Maria views Verity as a computer-obsessed social outcast. Maria bullied Verity during school years, claiming that Verity had performed sexual favours for a teacher. Maria contacts Natalie, an old schoolmate who had also gossiped about Verity, but discovers that she recently died by suicide. Natalie's husband explains that she had been experiencing similar events to Maria, but he hangs up as Maria begins aggressively questioning him about Verity.

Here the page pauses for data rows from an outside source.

==> config.mk <==
export PLATFORM = sky130hd
export DESIGN_NAME = tdm_slot_router
export DESIGN_NICKNAME = d
export VERILOG_FILES = /design/src/rtl/tdm_slot_router.sv
export SDC_FILE = /design/constraint.sdc
export NUM_CORES = 1
export LEC_CHECK = 0
export BUFFER_PORTS_ARGS = -buffer_cell sky130_fd_sc_hd__clkbuf_2
export CAP_MARGIN = 10
export CORE_ASPECT_RATIO = 0.7
export CORE_MARGIN = 5
export CORE_UTILIZATION = 65
export DETAILED_ROUTE_END_ITERATION = 6
export PLACE_DENSITY = 0.84
export SETUP_SLACK_MARGIN = 0.2
export SLEW_MARGIN = 20
export SYNTH_ARGS = -nofsm -noshare
export SYNTH_HDL_FRONTEND = slang
export SYNTH_SLANG_ARGS = --single-unit
export TNS_END_PERCENT = 20
==> constraint.sdc <==
create_clock -name clk -period 5.69 [get_ports clk]
set_input_delay 0.2845 -clock clk [delete_from_list [all_inputs] [get_ports clk]]
set_output_delay 0.2845 -clock clk [all_outputs]
set_load 0.02 [all_outputs]
==> src/rtl/tdm_slot_router.sv <==
module tdm_slot_router #(
  parameter int NCH   = 4,
  parameter int DEPTH = 64
) (
  input  logic                     clk,
  input  logic                     rst_n,
  input  logic                     sync_in,
  input  logic                     rxd_in,
  output logic                     txd_out,
  input  logic                     sof_delay,
  input  logic [1:0]               test_mode,
  input  logic                     tbl_we,
  input  logic                     tbl_dir,
  input  logic [$clog2(DEPTH)-1:0] tbl_addr,
  input  logic [11:0]              tbl_wdata,
  input  logic                     swap_req,
  output logic                     active_bank,
  output logic                     chan_rx_data,
  output logic [NCH-1:0]           chan_rx_en,
  input  logic [NCH-1:0]           chan_tx_data,
  output logic [NCH-1:0]           chan_tx_en,
  output logic [1:0]               rx_strobe,
  output logic [1:0]               tx_strobe
);
  localparam int BANKD = DEPTH / 2;
  localparam int AW    = $clog2(BANKD);

  logic [11:0]    tbl [2][DEPTH];
  logic [11:0]    ent [2];
  logic [NCH-1:0] en_v [2];
  logic [1:0]     go, fin, nrun, npend;
  logic           bank, swap_pend, idle_next;
  logic           tx_line;

  always_ff @(posedge clk)
    if (tbl_we) tbl[tbl_dir][tbl_addr] <= tbl_wdata;

  for (genvar d = 0; d < 2; d++) begin : g_seq
    logic          run, pend, eoe;
    logic [AW-1:0] ix;
    logic [6:0]    ct, len_m1;

    assign ent[d]   = tbl[d][{bank, ix}];
    assign len_m1   = ent[d][4] ? {ent[d][3:0], 3'b111} : {3'b000, ent[d][3:0]};
    assign go[d]    = run | pend | (sync_in & ~sof_delay);
    assign eoe      = (ct == len_m1);
    assign fin[d]   = go[d] & eoe & ent[d][11];
    assign nrun[d]  = go[d] & ~fin[d];
    assign npend[d] = sync_in & sof_delay & (~go[d] | fin[d]);

    always_ff @(posedge clk) begin
      if (!rst_n) begin
        run  <= 1'b0;
        pend <= 1'b0;
        ix   <= '0;
        ct   <= '0;
      end else begin
        run  <= nrun[d];
        pend <= npend[d];
        if (go[d]) begin
          if (eoe) begin
            ct <= '0;
            ix <= fin[d] ? '0 : ix + 1'b1;
          end else begin
            ct <= ct + 1'b1;
          end
        end
      end
    end

    always_comb
      for (int c = 0; c < NCH; c++)
        en_v[d][c] = go[d] && (ent[d][7:5] == 3'(c));
  end

  assign idle_next = ~|nrun & ~|npend;

  always_ff @(posedge clk) begin
    if (!rst_n) begin
      bank      <= 1'b0;
      swap_pend <= 1'b0;
    end else if ((swap_pend | swap_req) && idle_next) begin
      bank      <= ~bank;
      swap_pend <= 1'b0;
    end else if (swap_req) begin
      swap_pend <= 1'b1;
    end
  end

  assign tx_line      = ~|(en_v[1] & ~chan_tx_data);
  assign txd_out      = (test_mode == 2'd1) ? rxd_in :
                        (test_mode == 2'd2) ? 1'b1 :
                        (go[1] & ent[1][10]) ? 1'b1 : tx_line;
  assign chan_rx_data = ((test_mode == 2'd2) || (go[0] & ent[0][10])) ? tx_line : rxd_in;
  assign chan_rx_en   = en_v[0];
  assign chan_tx_en   = en_v[1];
  assign rx_strobe    = go[0] ? ent[0][9:8] : 2'b00;
  assign tx_strobe    = go[1] ? ent[1][9:8] : 2'b00;
  assign active_bank  = bank;
endmodule


==> flow_summary.yaml <==
run_status:
  status: "complete, but fails checks"
  failed_checks: "DRC"
synthesis:
  synth_top_area_cell: "edfxtp_1"
  yosysWarnings: 0
  ys_seq_elements: 1566
  synth.avg_cell_area_um2: 21.8
  synth_edf_count: 1536
  ys_seq_area_share_pct: 76.2
  synth_nets: 2856
  synthFlopType: "edfxtp_1"
  synth_top_area_share_pct: 75.2
  yosysUniqueCellTypes: 81
  synthesis.area_mm2: 0.0613
  ys_top_cells_by_area: "edfxtp_1, mux4_2, mux2i_1"
  async_reset_ff_share_pct: 0
  syn_inst: 2820
clocking:
  cts_resized: 0
  post-cts-setup-buffer-count: 0
  htree_num_levels: 4
  path_clk_slew_ns: 0.06
  clkSinkCount: 1566
  cts_buffers: 140
  cts.path.max_buffers: 3
  cts_root_buffer: "clkbuf_16"
  clock_latency_ns: 0.74
  cts_tree: "yes"
  hold_buffers: 6
floorplan:
  die_x_um: 377
  ios: 47
  die_y_um: 267
  core_mm2: 0.0939
  die-area_mm2: 0.101
  start_util_pct: 65.4
  rows: 94
worst_hold_path:
  hold_end: "tbl[0][249]"
  holdPathStages: 1
  hold_path.startpoint: "tbl_wdata[9]"
  min_path_type: "in2reg"
placed_design:
  gp_congestion: 0.909
  pre_cts_ws_ns: 1.17
  hpwl_um: 90300
  dp_cells: 4048
  place_area_mm2: 0.0631
  port_buffers: 46
layout:
  final_cell_mix: "edfxtp_1, mux4_2, clkbuf_16"
  drive_gt1_share_pct: 28.4
  final_util_pct: 72.5
  syn2layout_area_growth_pct: 10.9
  final_area_mm2: 0.0680
  mostFrequentLayoutCell: "edfxtp_1"
  fin_cells: 4316
  nNetsFinal: 2986
worst_setup_path:
  r2r_start: "g_seq[1].ix[3]"
  startpoint_type: "flop"
  crit_arrival_ns: 4.96
  ff2ff_path_depth: 9
  ff2ff_setup_slack_ns: 0.82
  cp-end-kind: "output port"
  worstPathRequired_ns: 5.41
  reg2reg_to: "active_bank"
  critPathKind: "reg2out"
  cp_max_fo: 23
sta:
  finalMaxSlewViolations: 0
  setup_violations: 0
  worst_pin_slew_ns: 1.35
  finalCriticalPeriod_ns: 5.24
  rsz0062_at_grt: "false"
  fmaxAchievable_mhz: 191
  hold_viol: 0
  fin_tns_setup_ns: 0
  skew_ns: 0.0214
  fin_ws_ns: 0.449
  finalCritPeriodShare_pct: 92.1
  max_slew_margin_pct: 10.1
routing:
  ant_nets: 0
  post_drt_wl_per_cell_um: 36.6
  via_count: 32342
  viasPerCell: 7.49
  drc: 2
  drt_pass1_iterations: 7
  drt_wl_total_um: 158000
  drt-initial-drc-count: 6158
power_and_ir_drop:
  ir_worst_vdd_v: 0.000304
  power.density_mw_per_mm2: 338
  leakagePower_nw: 20.3
grt:
  grt_pass1_vias: 31836
  grt_usage_pct: 32.0
  antenna_found_initial: 17
  grt_pass1_wl_um: 228000
  grt_max_degree: 121
  overflow: 0
run:
  drv_cap: 0
## registers in the layout, summed over array words and instances, names as in the netlist
name,cells
g_seq.ix,10
g_seq.pend,2
active_bank,1
g_seq.run,2
g_seq.ct,14
tbl,1536
swap_pend,1
## report_power, final
part | switching [mW] | internal [mW] | leakage (nW) | total (mW)
Combinational | 0.392 | 0.115 | 3.97 | 0.508
Sequential | 0.0240 | 12.7 | 14.1 | 12.7
Clock | 4.21 | 5.59 | 2.28 | 9.79
Total | 4.62 | 18.4 | 20.3 | 23.0
## routing by layer
| layer | vias to the layer above | track usage (%) | wire [µm] |
|---|---|---|---|
| met5 | - | 0 | 98 |
| met4 | 14 | 9.19 | 4620 |
| met3 | 410 | 10.1 | 23700 |
| met2 | 3083 | 48.6 | 73900 |
| met1 | 16692 | 46.2 | 55800 |
| li1 | 12143 | - | - |
## synth_stat cells, drive strengths merged (3+ instances only)
cell type	instances
xor2	4
inv	10
a22oi	10
a31oi	8
nand4	9
or3	9
edfxtp	1536
nor4	5
a21oi	19
ha	4
o211ai	7
buf	97
a32oi	4
o22a	3
or3b	3
a221oi	20
mux2	15
nand3b	3
nor2b	21
and2	15
nand2	46
nand2b	11
a2111oi	7
nor3	11
and3	4
a211o	6
a221o	3
xnor2	11
a21o	7
a211oi	8
o21ai	23
clkbuf	51
o221ai	19
mux4	402
a22o	7
nand3	20
nor2	188
dfxtp	30
mux2i	114
o22ai	12
o21a	10
## critical path, cell delays in order, from the launching register on
cell and delay, ns:
dfxtp_1 1.08, inv_2 0.63, buf_4 0.41, mux4_2 0.59, mux4_2 0.51, or2_2 0.35
nor4_1 0.29, o22ai_1 0.15, clkbuf_2 0.18
## per-stage QoR
stage / hold WS (ns) / power, mW
2_1_floorplan: 0.383 / 13.2
3_3_place_gp: 0.525 / 13.4
3_5_place_dp: 0.529 / 13.5
4_1_cts: 0.0118 / 23.0
5_1_grt: 0.0837 / 23.6
6_report: 0.0845 / 23.0
## area by class of cell
cell class	instances	area [µm²]
Multi-Input combinational cell	1095	13900
Inverter	11	41.3
Tap cell	1248	1560
Clock inverter	73	847
Timing Repair Buffer	136	1040
Antenna cell	6	15.0
Sequential cell	1566	46700
Fill cell	4887	25800
Clock buffer	181	3830
## kinds of logic after synthesis
kind of cell               synth area share [%]
DFF                                        76.2
xor gates and xnor gates                  0.226
buffers and inverters                      1.50
AOI/OAI and AO/OA                          2.43
adders and majority gates                0.0816
and+or+nand+nor                            2.70
muxes                                      16.9
## worst max-delay path by stage
stage	slack [ns]	to	startpoint	cells after the start
5_1_grt	0.34	txd_out	g_seq[1].ix[3]	9
3_3_place_gp	1.43	active_bank	g_seq[1].ix[1]	10
6_report	0.45	txd_out	g_seq[1].ix[3]	8
4_1_cts	0.53	txd_out	g_seq[1].ix[3]	9
3_5_place_dp	1.17	g_seq[0].ct[2]	g_seq[0].ix[2]	10
2_1_floorplan	1.78	chan_rx_en[0]	g_seq[0].ix[1]	11
(Power assumes the default switching activity.)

Maria arrives at the office one day to find she has missed an all-staff meeting, further damaging her credibility. Maria and Verity talk and seem to resolve their issues before Verity suddenly and nonchalantly drinks their colleague's entire carton of almond milk in front of Maria, then blames her for it. They review the office security footage, but the feed shows Maria aggressively grabbing and drinking the milk. Maria pleads her innocence by reiterating to everyone that she has a nut allergy, but no one, not even Google, knows of such a term. Maria notices Verity fondling a teardrop-shaped pendant around her neck and, declaring that she is using it to change reality, tries to take it from Verity. Maria is subsequently fired.

That night, Maria follows Verity home and breaks in, discovering a massive server room. Verity discovers Maria hiding under the bed and explains that after finishing school, she became an expert programmer, creating a quantum computer in her home that can shift her to any alternative timeline she desires through real-time data she gathered, using the pendant as the remote, essentially granting her omnipotence. She has been utilizing her reality-bending ability to change timelines around Maria in an attempt to drive her to suicide. Verity reveals she did the same thing to Natalie as revenge for the rumour about the teacher that Maria started. Maria tries to reason with her, but Verity reveals she has tried every path, none of them fully satisfying her due to her lack of closure regarding the rumour. Maria attempts to attack Verity, but Verity alters reality to have armed police arrive, placing a knife in Maria's hand. While restrained, Maria grabs an officer's gun and shoots Verity in the face. She grabs the pendant and uses Verity's fingerprint to shift to a timeline where it works for her, too. After making the police officers believe that Verity committed suicide, she shifts reality several times to her own benefit, ending by making herself the Empress of the Universe.

==Production==
"Bête Noire" (French for "black beast") is a French term for something that is detested or to be avoided. Brooker said that in an earlier version of the script Verity utilized a ring rather than a pendant, and the episode was titled "Ring of Truth". This title was later discarded as Brooker felt it was "too on the nose". In keeping with the theme of differing perceptions of reality, two versions of the episode were issued in which a chicken restaurant's name mysteriously changes either from "Bernie's" to "Barnie's" or vice versa, varying randomly depending on the Netflix user.

==Analysis==
The majority of the episode is a psychological drama with a science fiction ending.

A primary theme of the episode is narrative manipulation of reality, which Charlie Brooker and some reviewers have referred to as "gaslighting". The plot also references the Mandela effect, a collective memory phenomenon sometimes interpreted as evidence of alternate realities.

==Reception==
The episode received generally positive reviews. Reviewers praised the performances of Kelly and McEwen.

=== Episode rankings ===
"Bête Noire" ranked below average on critics' lists of the 34 installments of Black Mirror, from best to worst:

- 12th – Jackie Strause and James Hibberd, The Hollywood Reporter
- 13th – Lucy Ford, Jack King and Brit Dawson, GQ
- 20th – James Hibberd, Christian Holub, and Randall Colburn, Entertainment Weekly
- 21st – Ed Power, The Daily Telegraph

- 22nd – Charles Bramesco, Vulture
- 28th – James Hibbs, Radio Times

IndieWire listed the 33 episodes, excluding Bandersnatch, where "Bête Noire" placed 28th. Wired rated it third-best of the six episodes in series seven. Instead of by quality, Mashable ranked the episodes by tone, concluding that "Bête Noire" was the tenth-least pessimistic episode of the show.